Bio-Protocol (Dec 2024)
Application of a Dual Optogenetic Silencing-Activation Protocol to Map Motor Neurons Driving Rolling Escape Behavior in Drosophila Larvae
Abstract
Drosophila larvae exhibit rolling motor behavior as an escape response to avoid predators and painful stimuli. We introduce an accessible method for applying optogenetics to study the motor circuits driving rolling behavior. For this, we simultaneously implement the Gal4-UAS and LexA-Aop binary systems to express two distinct optogenetic channels, GtACR and Chrimson, in motor neuron (MN) subsets and rolling command neurons (Goro), respectively. Upon exposure to white LED light, Chrimson permits the influx of positive ions into Goro neurons, leading to depolarization, whereas GtACR mediates chloride influx into MNs, resulting in hyperpolarization.

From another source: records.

==> config.mk <==
export PLATFORM = sky130hd
export DESIGN_NAME = morse_keyer
export DESIGN_NICKNAME = d
export VERILOG_FILES = /design/src/rtl/morse_pkg.sv /design/src/rtl/morse_char_fifo.sv /design/src/rtl/morse_keyer.sv
export SDC_FILE = /design/constraint.sdc
export NUM_CORES = 1
export LEC_CHECK = 0
export BUFFER_PORTS_ARGS = -buffer_cell sky130_fd_sc_hd__clkbuf_2
export CAP_MARGIN = 5
export CORE_MARGIN = 3
export CORE_UTILIZATION = 30
export DETAILED_ROUTE_END_ITERATION = 10
export GPL_ROUTABILITY_DRIVEN = 0
export HOLD_SLACK_MARGIN = 0.03
export RECOVER_POWER = 100
export SLEW_MARGIN = 20
export SYNTH_ARGS = -nofsm -noshare
export SYNTH_HDL_FRONTEND = slang
export SYNTH_SLANG_ARGS = --single-unit
export TNS_END_PERCENT = 30
==> constraint.sdc <==
create_clock -name clk -period 2.9 [get_ports clk]
set_input_delay 0.145 -clock clk [delete_from_list [all_inputs] [get_ports clk]]
set_output_delay 0.145 -clock clk [all_outputs]
set_load 0.01 [all_outputs]
==> src/rtl/morse_pkg.sv <==
// Shared definitions for the Morse keyer: element/gap lengths in units,
// the keyer FSM state type and the character -> (len, code) lookup.
package morse_pkg;

  localparam int unsigned DOT_U  = 1;
  localparam int unsigned DASH_U = 3;
  localparam int unsigned EGAP_U = 1;
  localparam int unsigned CGAP_U = 3;
  localparam int unsigned WGAP_U = 4;

  typedef enum logic [2:0] {
    StIdle,
    StLoad,
    StMark,
    StEgap,
    StCgap,
    StWgap
  } state_e;

  // ok: keyable symbol; space: word gap request; neither set: unsupported.
  // code holds the elements right-aligned in code[len-1:0], MSB sent first,
  // 1 = dash, 0 = dot.
  typedef struct packed {
    logic       ok;
    logic       space;
    logic [2:0] len;
    logic [4:0] code;
  } morse_sym_t;

  function automatic morse_sym_t mk_sym(input logic [2:0] len, input logic [4:0] code);
    morse_sym_t s;
    s.ok    = 1'b1;
    s.space = 1'b0;
    s.len   = len;
    s.code  = code;
    return s;
  endfunction

  function automatic morse_sym_t morse_lookup(input logic [7:0] c);
    morse_sym_t s;
    s = '0;
    case (c)
      8'h20: s.space = 1'b1;
      "A":   s = mk_sym(3'd2, 5'b00001);
      "B":   s = mk_sym(3'd4, 5'b01000);
      "C":   s = mk_sym(3'd4, 5'b01010);
      "D":   s = mk_sym(3'd3, 5'b00100);
      "E":   s = mk_sym(3'd1, 5'b00000);
      "F":   s = mk_sym(3'd4, 5'b00010);
      "G":   s = mk_sym(3'd3, 5'b00110);
      "H":   s = mk_sym(3'd4, 5'b00000);
      "I":   s = mk_sym(3'd2, 5'b00000);
      "J":   s = mk_sym(3'd4, 5'b00111);
      "K":   s = mk_sym(3'd3, 5'b00101);
      "L":   s = mk_sym(3'd4, 5'b00100);
      "M":   s = mk_sym(3'd2, 5'b00011);
      "N":   s = mk_sym(3'd2, 5'b00010);
      "O":   s = mk_sym(3'd3, 5'b00111);
      "P":   s = mk_sym(3'd4, 5'b00110);
      "Q":   s = mk_sym(3'd4, 5'b01101);
      "R":   s = mk_sym(3'd3, 5'b00010);
      "S":   s = mk_sym(3'd3, 5'b00000);
      "T":   s = mk_sym(3'd1, 5'b00001);
      "U":   s = mk_sym(3'd3, 5'b00001);
      "V":   s = mk_sym(3'd4, 5'b00001);
      "W":   s = mk_sym(3'd3, 5'b00011);
      "X":   s = mk_sym(3'd4, 5'b01001);
      "Y":   s = mk_sym(3'd4, 5'b01011);
      "Z":   s = mk_sym(3'd4, 5'b01100);
      "0":   s = mk_sym(3'd5, 5'b11111);
      "1":   s = mk_sym(3'd5, 5'b01111);
      "2":   s = mk_sym(3'd5, 5'b00111);
      "3":   s = mk_sym(3'd5, 5'b00011);
      "4":   s = mk_sym(3'd5, 5'b00001);
      "5":   s = mk_sym(3'd5, 5'b00000);
      "6":   s = mk_sym(3'd5, 5'b10000);
      "7":   s = mk_sym(3'd5, 5'b11000);
      "8":   s = mk_sym(3'd5, 5'b11100);
      "9":   s = mk_sym(3'd5, 5'b11110);
      default: s = '0;
    endcase
    return s;
  endfunction

endpackage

This method allows researchers to selectively activate certain neurons while simultaneously inhibiting others within a circuit of interest, offering a unique advantage over current optogenetic approaches, which often utilize a single type of optogenetic actuator. Here, we provide a detailed protocol for the dual silencing-activation approach using GtACR and Chrimson optogenetic channels and present a robust methodological framework for investigating the neuromuscular basis of rolling in larvae. Our cost-effective and scalable approach utilizes readily accessible equipment and can be applied to study other locomotor behaviors in Drosophila larvae, thereby enhancing our understanding of the neural circuit mechanisms underlying sensorimotor transformation.